Expected Time to Completion: 30 minutes

  • Trees (in R)
  • Tree graphics (ape, phyloseq, ggtree)
  • Tree-based distances
  • Network Manipulation
  • Network Graphics

 


2 Questions

  • Load phyloseq, ape, and ggplot2 packages, and the example data.

2.1 Trees in R

  • Skim the ape documentation of the “phylo” class.
  • Access the tree in closedps using the phy_tree function, save the accessed tree as a new variable, named tree. Explore the components of tree using standard list semantics, especially using $.
  • What are the names of each component of the tree?
  • What are the dimensions of the edge table?
  • What do the first and second columns of the edge table mean?
  • What is a node, and what is an edge? What are tips?
  • The node labels are missing/empty. Assign random numbers between 0 and 1 to the node labels of tree. Use runif to define these, and set.seed to make it reproducible.
  • Check if tree is rooted, using is.rooted.
  • If it is, unroot tree using unroot function.
  • Assign a new root to tree using the root function.
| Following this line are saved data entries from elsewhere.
## src/rtl/hs_rr_arbiter_if.sv

```systemverilog
// hs_rr_arbiter_if
// Bundles the requester-side and resource-side signals of hs_rr_arbiter.
//   master : arbiter side. It drives ack_o, grant_o, res_req_o, res_data_o,
//            busy_o, timeout_o and dbg_state.
//   slave  : environment side. It drives req_i, data_i and res_ack_i.
// Ports
//   req_i      [N]    four-phase request level, one per requester
//   data_i     [N*W]  requester data, slice k = data_i[k*W +: W]
//   ack_o      [N]    four-phase acknowledge, one per requester
//   grant_o    [N]    one-hot current owner, zero when idle
//   res_req_o         request to the shared resource
//   res_data_o [W]    data latched from the winner at grant
//   res_ack_i         completion from the shared resource
//   busy_o            high whenever the arbiter is not idle
//   timeout_o         one-cycle pulse on watchdog abort
//   dbg_state  [2]    arbiter FSM state (0 IDLE, 1 RES_UP, 2 RES_DN, 3 CLI_ACK)
interface hs_rr_arbiter_if #(
  parameter int N = 4,
  parameter int W = 8
);
  logic [N-1:0]   req_i;
  logic [N*W-1:0] data_i;
  logic [N-1:0]   ack_o;
  logic [N-1:0]   grant_o;
  logic           res_req_o;
  logic [W-1:0]   res_data_o;
  logic           res_ack_i;
  logic           busy_o;
  logic           timeout_o;
  logic [1:0]     dbg_state;

  modport master (
    input  req_i, data_i, res_ack_i,
    output ack_o, grant_o, res_req_o, res_data_o, busy_o, timeout_o, dbg_state
  );

  modport slave (
    output req_i, data_i, res_ack_i,
    input  ack_o, grant_o, res_req_o, res_data_o, busy_o, timeout_o, dbg_state
  );
endinterface

```

## src/rtl/hs_rr_arbiter.sv

```systemverilog
// hs_rr_arbiter
// Clocked round-robin arbiter. It shares one four-phase (return-to-zero)
// handshake resource among N requesters. The arbiter picks a winner, drives
// res_req_o and res_data_o, and waits for res_ack_i to rise and then fall.
// After that it completes the winner's own four-phase handshake. A watchdog
// aborts the transaction if the resource stays too long in either wait state.
//
// Handshake semantics, used on both sides. A request rises and is held. The
// acknowledge rises only once the work is done. The request then falls, and
// the acknowledge falls after it. data_i for a requester must be stable
// while its req_i is high. The arbiter samples data_i once, at grant.
//
// Parameters: N requesters, W data bits per requester, TIMEOUT cycles per
// resource wait state before abort.
// Ports: clk, rst_n (synchronous, active low) and bus (hs_rr_arbiter_if,
// master modport). See the interface file for the signal list.
// Build option: define HS_RR_ARBITER_SYNC_EN to pass res_ack_i through a
// 2-flop synchroniser for truly asynchronous resources. Without it, res_ack_i
// must be synchronous to clk and is used directly.
module hs_rr_arbiter #(
  parameter int N       = 4,
  parameter int W       = 8,
  parameter int TIMEOUT = 255
) (
  input  logic            clk,
  input  logic            rst_n,
  hs_rr_arbiter_if.master bus
);
  localparam int IW = (N > 1) ? $clog2(N) : 1;
  localparam int SW = IW + 1;
  localparam int CW = $clog2(TIMEOUT + 1);

  typedef enum logic [1:0] {
    IDLE    = 2'd0,
    RES_UP  = 2'd1,
    RES_DN  = 2'd2,
    CLI_ACK = 2'd3
  } state_t;

  state_t        state_q, state_d;
  logic [IW-1:0] ptr_q, ptr_d;
  logic [IW-1:0] win_q, win_d;
  logic [CW-1:0] cnt_q, cnt_d;
  logic [N-1:0]  ack_q, ack_d;
  logic [N-1:0]  grant_q, grant_d;
  logic          res_req_q, res_req_d;
  logic [W-1:0]  res_data_q, res_data_d;
  logic          busy_q;
  logic          timeout_q, timeout_d;

  logic          found;
  logic [IW-1:0] pick;
  logic [IW-1:0] cand;
  logic [SW-1:0] sum;
  logic [W-1:0]  pick_data;
  logic          ack_s;

  // Resource acknowledge as the FSM sees it.
`ifdef HS_RR_ARBITER_SYNC_EN
  logic sync1_q, sync2_q;

  always_ff @(posedge clk) begin
    if (!rst_n) begin
      sync1_q <= 1'b0;
      sync2_q <= 1'b0;
    end else begin
      sync1_q <= bus.res_ack_i;
      sync2_q <= sync1_q;
    end
  end

  assign ack_s = sync2_q;
`else
  assign ack_s = bus.res_ack_i;
`endif

  // Round-robin search. It starts at ptr+1 and wraps modulo N. A requester
  // whose ack is still high has already been served and is skipped.
  always_comb begin
    found     = 1'b0;
    pick      = '0;
    cand      = '0;
    sum       = '0;
    pick_data = '0;
    for (int i = 0; i < N; i++) begin
      sum = {1'b0, ptr_q} + SW'(i + 1);
      if (sum >= SW'(N)) sum = sum - SW'(N);
      cand = sum[IW-1:0];
      if (!found && bus.req_i[cand] && !ack_q[cand]) begin
        found = 1'b1;
        pick  = cand;
      end
    end
    for (int k = 0; k < N; k++) begin
      if (pick == IW'(k)) pick_data = bus.data_i[k*W +: W];
    end
  end

  // Next-state and next-output logic. All outputs are registered from these
  // values.
  always_comb begin
    state_d    = state_q;
    ptr_d      = ptr_q;
    win_d      = win_q;
    cnt_d      = '0;
    ack_d      = ack_q;
    grant_d    = grant_q;
    res_req_d  = res_req_q;
    res_data_d = res_data_q;
    timeout_d  = 1'b0;

    case (state_q)
      IDLE: begin
        if (found) begin
          state_d       = RES_UP;
          win_d         = pick;
          ptr_d         = pick;
          grant_d       = '0;
          grant_d[pick] = 1'b1;
          res_req_d     = 1'b1;
          res_data_d    = pick_data;
        end
      end

      RES_UP: begin
        if (ack_s) begin
          state_d   = RES_DN;
          res_req_d = 1'b0;
        end else if (cnt_q == CW'(TIMEOUT)) begin
          // Abort. ptr already points at this requester, so the others are
          // searched first on the next grant.
          state_d   = IDLE;
          res_req_d = 1'b0;
          grant_d   = '0;
          timeout_d = 1'b1;
        end else begin
          cnt_d = cnt_q + CW'(1);
        end
      end

      RES_DN: begin
        if (!ack_s) begin
          state_d      = CLI_ACK;
          ack_d[win_q] = 1'b1;
        end else if (cnt_q == CW'(TIMEOUT)) begin
          state_d   = IDLE;
          res_req_d = 1'b0;
          grant_d   = '0;
          timeout_d = 1'b1;
        end else begin
          cnt_d = cnt_q + CW'(1);
        end
      end

      CLI_ACK: begin
        // The requester sets the pace, so this state has no watchdog.
        if (!bus.req_i[win_q]) begin
          state_d = IDLE;
          ack_d   = '0;
          grant_d = '0;
        end
      end

      default: state_d = IDLE;
    endcase
  end

  always_ff @(posedge clk) begin
    if (!rst_n) begin
      state_q    <= IDLE;
      ptr_q      <= IW'(N - 1);
      win_q      <= '0;
      cnt_q      <= '0;
      ack_q      <= '0;
      grant_q    <= '0;
      res_req_q  <= 1'b0;
      res_data_q <= '0;
      busy_q     <= 1'b0;
      timeout_q  <= 1'b0;
    end else begin
      state_q    <= state_d;
      ptr_q      <= ptr_d;
      win_q      <= win_d;
      cnt_q      <= cnt_d;
      ack_q      <= ack_d;
      grant_q    <= grant_d;
      res_req_q  <= res_req_d;
      res_data_q <= res_data_d;
      busy_q     <= (state_d != IDLE);
      timeout_q  <= timeout_d;
    end
  end

  assign bus.ack_o      = ack_q;
  assign bus.grant_o    = grant_q;
  assign bus.res_req_o  = res_req_q;
  assign bus.res_data_o = res_data_q;
  assign bus.busy_o     = busy_q;
  assign bus.timeout_o  = timeout_q;
  assign bus.dbg_state  = state_q;
endmodule
```

## src/flat_wrapper.sv

```systemverilog
// flat-port wrapper written by rule: the top's interface ports become plain ports
module hs_rr_arbiter_flat 
#(
  parameter int N       = 4,
  parameter int W       = 8,
  parameter int TIMEOUT = 255
)
  (clk, rst_n, bus_req_i, bus_data_i, bus_res_ack_i, bus_ack_o, bus_grant_o, bus_res_req_o, bus_res_data_o, bus_busy_o, bus_timeout_o, bus_dbg_state);
  hs_rr_arbiter_if #(.N(N), .W(W)) bus_i ();
  input  logic clk;
  input  logic rst_n;
  input wire logic [$bits(bus_i.req_i)-1:0] bus_req_i;
  input wire logic [$bits(bus_i.data_i)-1:0] bus_data_i;
  input wire logic [$bits(bus_i.res_ack_i)-1:0] bus_res_ack_i;
  output wire logic [$bits(bus_i.ack_o)-1:0] bus_ack_o;
  output wire logic [$bits(bus_i.grant_o)-1:0] bus_grant_o;
  output wire logic [$bits(bus_i.res_req_o)-1:0] bus_res_req_o;
  output wire logic [$bits(bus_i.res_data_o)-1:0] bus_res_data_o;
  output wire logic [$bits(bus_i.busy_o)-1:0] bus_busy_o;
  output wire logic [$bits(bus_i.timeout_o)-1:0] bus_timeout_o;
  output wire logic [$bits(bus_i.dbg_state)-1:0] bus_dbg_state;
  assign bus_i.req_i = bus_req_i;
  assign bus_i.data_i = bus_data_i;
  assign bus_i.res_ack_i = bus_res_ack_i;
  assign bus_ack_o = bus_i.ack_o;
  assign bus_grant_o = bus_i.grant_o;
  assign bus_res_req_o = bus_i.res_req_o;
  assign bus_res_data_o = bus_i.res_data_o;
  assign bus_busy_o = bus_i.busy_o;
  assign bus_timeout_o = bus_i.timeout_o;
  assign bus_dbg_state = bus_i.dbg_state;
  hs_rr_arbiter #(.N(N), .W(W), .TIMEOUT(TIMEOUT)) u_core (.clk(clk), .rst_n(rst_n), .bus(bus_i));
endmodule
```

## config.mk

```make
export PLATFORM = sky130hd
export DESIGN_NAME = hs_rr_arbiter_flat
export DESIGN_NICKNAME = d
export VERILOG_FILES = /design/src/rtl/hs_rr_arbiter_if.sv /design/src/rtl/hs_rr_arbiter.sv /design/src/flat_wrapper.sv
export SDC_FILE = /design/constraint.sdc
export NUM_CORES = 1
export LEC_CHECK = 0
export CORE_ASPECT_RATIO = 1.4
export CORE_UTILIZATION = 48
export DETAILED_ROUTE_END_ITERATION = 10
export MAX_ROUTING_LAYER = met4
export PLACE_DENSITY = 0.84
export SLEW_MARGIN = 20
export SYNTH_ARGS = -nofsm -noshare
export SYNTH_HDL_FRONTEND = slang
export SYNTH_SLANG_ARGS = --single-unit
export TNS_END_PERCENT = 20
```

## constraint.sdc

```tcl
create_clock -name clk -period 3.4 [get_ports clk]
set_clock_uncertainty 0.15 [all_clocks]
set_input_delay 0.51 -clock clk [delete_from_list [all_inputs] [get_ports clk]]
set_output_delay 0.51 -clock clk [all_outputs]
set_load 0.02 [all_outputs]
```

==> qor.yml <==
outcome:
  status: "finished, final reports clean"
critical_path:
  crit_path_cell_trace: "clkdlybuf4s50_1 -> nor2b_1 -> or4b_1 -> o22ai_1 -> nand3b_4 -> or4_1 -> a21oi_1"
  worst_path_largest_cell_delay_ns: 0.47
  required_ns: 3.47
  endpoint_kind: "flip-flop"
  crit_path_top_delay_cell: "clkdlybuf4s50_1"
  setup.worst_path.start_class: "input port"
  critical_path_class: "in2reg"
  cp_max_fo: 6
  arrival_ns: 2.51
global_routing:
  antenna_found_initial: 0
  grt_max_degree: 17
  groute.usage.overall_pct: 23.22
  grt_pass1_wl_um: 6423
  overflow: 0
  grt_pass1_vias: 1635
synth:
  synth_top_area_share_pct: 38.37
  synth_ff_type: "dfxtp_1"
  synthCells: 191
  ys_seq_elements: 33
  async_reset_ff_share_pct: 0
  synth_fp_nets: 237
  ys_types: 42
  synth_edf_count: 0
  ys_seq_area_share_pct: 38.37
  yosys_warnings: 0
  netlist_top_cells_count: "dfxtp_1, mux2i_1, nor2_1"
  syn_area_um2: 1722
  yosysTopAreaCell: "dfxtp_1"
  synthTopCellsByArea: "dfxtp_1, mux2i_1, ha_1"
  synth.avg_cell_area_um2: 9.014
  synth.most_common_cell: "dfxtp_1"
cells_and_area:
  multi_input_comb_area_um2: 998.5
  syn_to_final_growth_pct: 42.95
  drive_above_1_share_pct: 6.250
  antenna_cells: 0
  regArea_um2: 660.6
  fin_nets: 302
  fill_cells: 276
drt:
  detail_route.wl_per_cell_um: 13.48
  drc_errors: 0
  viasPerCell: 5.622
  num_vias: 1664
  finalWirelength_um: 3991
  postRouteAntennaNets: 0
  dr.pass1.iters: 4
  drtIter0Drc: 47
floorplan:
  initial_core_util_pct: 50.50
  coreArea_um2: 3410
  ios: 60
  die_x_um: 52.62
  die-area_um2: 3834
  rows: 25
  die_h_um: 72.86
sta:
  max_freq_ghz: 0.4104
  period_share_pct: 71.66
  hold_viol: 0
  fin_ws_ns: 0.9634
  tns_ns: 0
  setup_viol: 0
  layout_min_cycle_time_ns: 2.437
  tightest_slew_ns: 0.4919
  slew_viol_final: 0
  slew-limit-headroom_pct: 67.06
  rsz0062_at_grt: "no"
clock_tree:
  post-cts-setup-buffer-count: 0
  cts_hold_buf: 0
  h-tree-depth: 2
  path_clk_slew_ns: 0.06
  cts_resized: 0
  cts.sinks: 33
  numCtsBuffers: 5
  clock_latency_ns: 0.29
  root_buffer: "clkbuf_8"
  clockBufferDepth: 2
  cts_tree: "built"
power:
  ir_worst_vdd_v: 0.0004005
  power_density_nw_per_um2: 619.1
  leakage_nw: 1.012
placed_design:
  port_buffers: 59
  post-place-ws_ns: 0.6693
  dp_hpwl_um: 3185
  place_congestion: 0.8190
min_path:
  hp-class: "reg2reg"
flow_run:
  cap_violations: 0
Hint: use argument resolve.root=TRUE
  • Replace the original tree in closedps with this new, node-labeled, re-rooted tree. Hint: Use the phy_tree<- assignment method.

2.2 Tree Plotting

  • Plot the tree using ape’s tree plotting function, plot.phylo
  • Now plot using phyloseq’s plot_tree function.
  • Explore options in plot_tree, but make sure to leave time to complete the remaining questions. In particular, explore the node- and tip-labelling features. There are special functions for plotting bootstrap values at nodes, for example.

2.3 Distances that Use the Tree

  • Calculate and store the weighted-UniFrac distance matrix (use the distance function).
  • Decompose this distance matrix with multi-dimensional scaling (also called PCoA) using the ordinate function. Store the wUF/PCoA result. This is an exceedingly common method for exploring sample-wise features in microbiome data.
  • Also use the ordinate function to calculate Double Principle Coordinate Analysis (DPCoA), which also uses the tree.
  • Compare these two results using the method="split" argument in plot_ordination, along with other plotting options that you find useful.
  • Which of the two ordination methods seems most helpful on this data? Do you think this will always be the case? What species/OTUs are most different between the Fast/Control sample classes?

2.4 Distance based Networks

  • Load the enterotype dataset that comes with phyloseq, using the data function.
  • Use a distance/dissimilarity of your choice to create a distance-threshold network plot using enterotype dataset and plot_net.
  • Try various distances until you find one that seems most useful. Use other plot aesthetic options in plot_net (e.g. color, shape) to overlay other known information about the samples.
  • What are the main trends in the sample relationships, from this point of view?
  • What can you learn from an ordination method instead? Are these complementary or overlapping methods?
  • What’s different about these two forms of exploratory graphics?

3 Hints

  • Most hints are in-line. The order of the steps should help you move through this quickly.